Prometheus labels stay bounded and low-cardinality. The exporter does not emit raw diagnostic identifiers such as `runId`, `sessionKey`, `sessionId`, `callId`, `toolCallId`, message IDs, chat IDs, or provider request IDs.
Label values are redacted and must match OpenClaw's low-cardinality character policy. Values that fail the policy are replaced with `unknown`, `other`, or `none`, depending on the metric.
The exporter caps retained time series in memory at **2048** series across counters, gauges, and histograms combined. New series beyond that cap are dropped, and `openclaw_prometheus_series_dropped_total` increments by one each time.
Watch this counter as a hard signal that an attribute upstream is leaking high-cardinality values. The exporter never lifts the cap automatically; if it climbs, fix the source rather than disabling the cap.
- prompt text, response text, tool inputs, tool outputs, system prompts - raw provider request IDs (only bounded hashes, where applicable, on spans — never on metrics) - session keys and session IDs - hostnames, file paths, secret values

PromQL recipes

# Tokens per minute, split by provider
sum by (provider) (rate(openclaw_model_tokens_total[1m]))

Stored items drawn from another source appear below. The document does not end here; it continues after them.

==> src/rtl/fetch_pkg.sv <==
// fetch_pkg: shared constants for the IF-stage fetch sequencer.
// FSM state encoding, default NOP and the PC increment helper.
package fetch_pkg;

  localparam int XLEN = 32;

  localparam logic [1:0] ISSUE = 2'd0;
  localparam logic [1:0] WAIT  = 2'd1;
  localparam logic [1:0] DROP  = 2'd2;

  localparam logic [XLEN-1:0] NOP_INSTR = 32'h0000_0013;

  function automatic logic [XLEN-1:0] pcPlus4(
    input logic [XLEN-1:0] pc
  );
    return pc + 32'd4;
  endfunction

endpackage

==> src/rtl/fetch_hold_buf.sv <==
// fetch_hold_buf: one-entry {instr,pc} skid buffer used when
// decode is stalled as a response arrives. Clear beats push/pop.
module fetch_hold_buf
  import fetch_pkg::*;
(
  input  logic            clk,
  input  logic            rst,
  input  logic            push,
  input  logic            pop,
  input  logic            clear,
  input  logic [XLEN-1:0] pushInstr,
  input  logic [XLEN-1:0] pushPc,
  output logic            full,
  output logic [XLEN-1:0] instr,
  output logic [XLEN-1:0] pc
);

  // Entry register: a push refills even when popped the same cycle.
  always_ff @(posedge clk) begin
    if (rst) begin
      full  <= 1'b0;
      instr <= '0;
      pc    <= '0;
    end else if (clear) begin
      full <= 1'b0;
    end else if (push) begin
      full  <= 1'b1;
      instr <= pushInstr;
      pc    <= pushPc;
    end else if (pop) begin
      full <= 1'b0;
    end
  end

endmodule
==> config.mk <==
export PLATFORM = sky130hd
export DESIGN_NAME = fixed_add_pipe
export DESIGN_NICKNAME = d
export VERILOG_FILES = /design/src/rtl/fixed_add_pipe.sv
export SDC_FILE = /design/constraint.sdc
export NUM_CORES = 1
export LEC_CHECK = 0
export CAP_MARGIN = 20
export CORE_MARGIN = 3
export CORE_UTILIZATION = 51
export CTS_CLUSTER_SIZE = 10
export DETAILED_ROUTE_END_ITERATION = 16
export GPL_TIMING_DRIVEN = 1
export HOLD_SLACK_MARGIN = 0.02
export PLACE_DENSITY = 0.85
export SETUP_SLACK_MARGIN = 0.3
export SYNTH_ARGS = -nofsm -noshare
export SYNTH_HDL_FRONTEND = slang
export SYNTH_SLANG_ARGS = --single-unit
==> constraint.sdc <==
create_clock -name clk -period 4.26 [get_ports clk]
set_input_delay 0.852 -clock clk [delete_from_list [all_inputs] [get_ports clk]]
set_output_delay 0.852 -clock clk [all_outputs]
set_load 0.005 [all_outputs]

# Spend (USD) over the last hour, by model
sum by (model) (increase(openclaw_model_cost_usd_total[1h]))

# 95th percentile model run duration
histogram_quantile(
  0.95,
  sum by (le, provider, model)
    (rate(openclaw_run_duration_seconds_bucket[5m]))
)

# Queue wait time SLO (95p under 2s)
histogram_quantile(
  0.95,
  sum by (le, lane) (rate(openclaw_queue_lane_wait_seconds_bucket[5m]))
) < 2

# Dropped Prometheus series (cardinality alarm)
increase(openclaw_prometheus_series_dropped_total[15m]) > 0
Prefer `gen_ai_client_token_usage` for cross-provider dashboards: it follows the OpenTelemetry GenAI semantic conventions and is consistent with metrics from non-OpenClaw GenAI services.

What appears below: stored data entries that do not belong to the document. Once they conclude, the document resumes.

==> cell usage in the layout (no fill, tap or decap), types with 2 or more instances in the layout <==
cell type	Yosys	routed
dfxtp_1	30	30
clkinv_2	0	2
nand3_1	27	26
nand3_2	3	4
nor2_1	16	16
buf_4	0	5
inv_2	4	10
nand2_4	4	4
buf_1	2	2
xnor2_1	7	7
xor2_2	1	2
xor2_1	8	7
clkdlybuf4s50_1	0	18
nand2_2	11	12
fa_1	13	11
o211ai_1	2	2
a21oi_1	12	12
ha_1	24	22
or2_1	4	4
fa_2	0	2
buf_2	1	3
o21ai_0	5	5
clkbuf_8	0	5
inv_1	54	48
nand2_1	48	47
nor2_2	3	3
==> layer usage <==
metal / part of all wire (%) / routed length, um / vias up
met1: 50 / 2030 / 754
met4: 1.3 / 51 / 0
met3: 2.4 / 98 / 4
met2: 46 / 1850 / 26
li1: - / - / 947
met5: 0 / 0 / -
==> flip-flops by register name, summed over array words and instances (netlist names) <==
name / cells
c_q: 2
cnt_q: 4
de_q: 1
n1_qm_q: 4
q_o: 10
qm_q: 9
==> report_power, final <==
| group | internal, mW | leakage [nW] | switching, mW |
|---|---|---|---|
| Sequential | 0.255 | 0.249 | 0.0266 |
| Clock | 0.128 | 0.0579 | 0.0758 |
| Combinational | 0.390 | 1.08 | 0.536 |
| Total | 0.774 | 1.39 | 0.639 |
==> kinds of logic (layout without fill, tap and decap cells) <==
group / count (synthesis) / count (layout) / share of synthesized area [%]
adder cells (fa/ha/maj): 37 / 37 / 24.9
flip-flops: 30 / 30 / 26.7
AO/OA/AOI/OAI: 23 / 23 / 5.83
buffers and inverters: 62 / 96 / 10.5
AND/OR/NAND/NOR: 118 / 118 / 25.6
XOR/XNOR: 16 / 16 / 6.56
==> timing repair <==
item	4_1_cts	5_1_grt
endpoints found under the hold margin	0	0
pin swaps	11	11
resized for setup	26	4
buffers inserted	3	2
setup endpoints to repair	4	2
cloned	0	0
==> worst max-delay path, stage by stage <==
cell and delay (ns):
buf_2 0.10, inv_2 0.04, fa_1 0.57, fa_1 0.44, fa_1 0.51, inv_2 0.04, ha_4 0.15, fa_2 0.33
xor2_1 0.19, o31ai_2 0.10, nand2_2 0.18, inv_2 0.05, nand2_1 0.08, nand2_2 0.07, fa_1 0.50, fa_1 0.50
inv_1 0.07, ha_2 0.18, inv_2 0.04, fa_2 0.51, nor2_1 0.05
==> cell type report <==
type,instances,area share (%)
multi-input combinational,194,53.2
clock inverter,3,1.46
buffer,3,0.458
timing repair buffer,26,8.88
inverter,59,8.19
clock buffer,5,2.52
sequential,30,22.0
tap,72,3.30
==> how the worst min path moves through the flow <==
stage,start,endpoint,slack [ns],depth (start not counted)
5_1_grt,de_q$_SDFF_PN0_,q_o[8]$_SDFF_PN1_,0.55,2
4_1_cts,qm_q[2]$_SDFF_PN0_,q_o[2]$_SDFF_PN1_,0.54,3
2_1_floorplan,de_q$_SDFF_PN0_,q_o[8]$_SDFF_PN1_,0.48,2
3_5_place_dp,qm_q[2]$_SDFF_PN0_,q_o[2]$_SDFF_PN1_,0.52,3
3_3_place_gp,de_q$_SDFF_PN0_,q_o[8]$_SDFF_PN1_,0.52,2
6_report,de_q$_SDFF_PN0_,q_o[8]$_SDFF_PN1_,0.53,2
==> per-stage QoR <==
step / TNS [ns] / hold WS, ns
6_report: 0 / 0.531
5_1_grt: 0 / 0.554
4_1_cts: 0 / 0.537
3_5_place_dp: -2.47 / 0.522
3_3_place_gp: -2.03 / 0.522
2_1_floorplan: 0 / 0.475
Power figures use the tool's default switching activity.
==> src/rtl/cache_fill_ctrl_fill_counter.sv <==
// Resettable up-counter with synchronous clear, increment enable and a
// terminal-count flag; used for both the issue and the return side of a fill.
module fill_counter #(
    parameter int WIDTH    = 4,
    parameter int TERMINAL = 8
) (
    input  logic             clk,
    input  logic             rst,
    input  logic             i_clr,
    input  logic             i_inc,
    output logic [WIDTH-1:0] o_count,
    output logic             o_tc
);
    localparam logic [WIDTH-1:0] TC_VAL = WIDTH'(TERMINAL);

    logic [WIDTH-1:0] r_count;

    // NOTE: state registers use non-blocking assignment and an async active-low reset.
    always_ff @(posedge clk or negedge rst) begin
        if (!rst) begin
            r_count <= '0;
        end else if (i_clr) begin
            r_count <= '0;
        end else if (i_inc) begin
            r_count <= r_count + WIDTH'(1);
        end
    end

    assign o_count = r_count;
    assign o_tc    = (r_count == TC_VAL);

endmodule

Choosing between Prometheus and OpenTelemetry export

OpenClaw supports both surfaces independently. You can run either, both, or neither.

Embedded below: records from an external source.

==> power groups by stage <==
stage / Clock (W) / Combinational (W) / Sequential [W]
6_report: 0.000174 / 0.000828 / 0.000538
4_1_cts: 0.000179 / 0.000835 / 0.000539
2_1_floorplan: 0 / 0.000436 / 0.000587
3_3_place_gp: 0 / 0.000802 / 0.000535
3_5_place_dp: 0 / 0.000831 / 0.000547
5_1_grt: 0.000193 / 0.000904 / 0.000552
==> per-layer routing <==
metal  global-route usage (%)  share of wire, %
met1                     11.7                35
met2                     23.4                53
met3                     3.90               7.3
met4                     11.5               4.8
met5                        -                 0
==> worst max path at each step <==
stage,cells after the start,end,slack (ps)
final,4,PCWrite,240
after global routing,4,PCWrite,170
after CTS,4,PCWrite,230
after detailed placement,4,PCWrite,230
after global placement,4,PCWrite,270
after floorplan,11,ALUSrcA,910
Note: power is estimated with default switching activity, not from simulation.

- **Pull** model: Prometheus scrapes `/api/diagnostics/prometheus`. - No external collector required. - Authenticated through normal Gateway auth. - Surface is metrics only (no traces or logs). - Best for stacks already standardized on Prometheus + Grafana. - **Push** model: OpenClaw sends OTLP/HTTP to a collector or OTLP-compatible backend. - Surface includes metrics, traces, and logs. - Bridges to Prometheus through an OpenTelemetry Collector (`prometheus` or `prometheusremotewrite` exporter) when you need both. - See [OpenTelemetry export](/gateway/opentelemetry) for the full catalog.

Troubleshooting

- Check `diagnostics.enabled: true` in config. - Confirm the plugin is enabled and loaded with `openclaw plugins list --enabled`. - Generate some traffic; counters and histograms only emit lines after at least one event. The endpoint requires the Gateway operator scope (`auth: "gateway"` with `gatewayRuntimeScopeSurface: "trusted-operator"`). Use the same token or password Prometheus uses for any other Gateway operator route. There is no public unauthenticated mode. A new attribute is exceeding the **2048**-series cap. Inspect recent metrics for an unexpectedly high-cardinality label and fix it at the source. The exporter intentionally drops new series instead of silently rewriting labels. The plugin keeps state in memory only. After a Gateway restart, counters reset to zero and gauges restart at their next reported value. Use PromQL `rate()` and `increase()` to handle resets cleanly.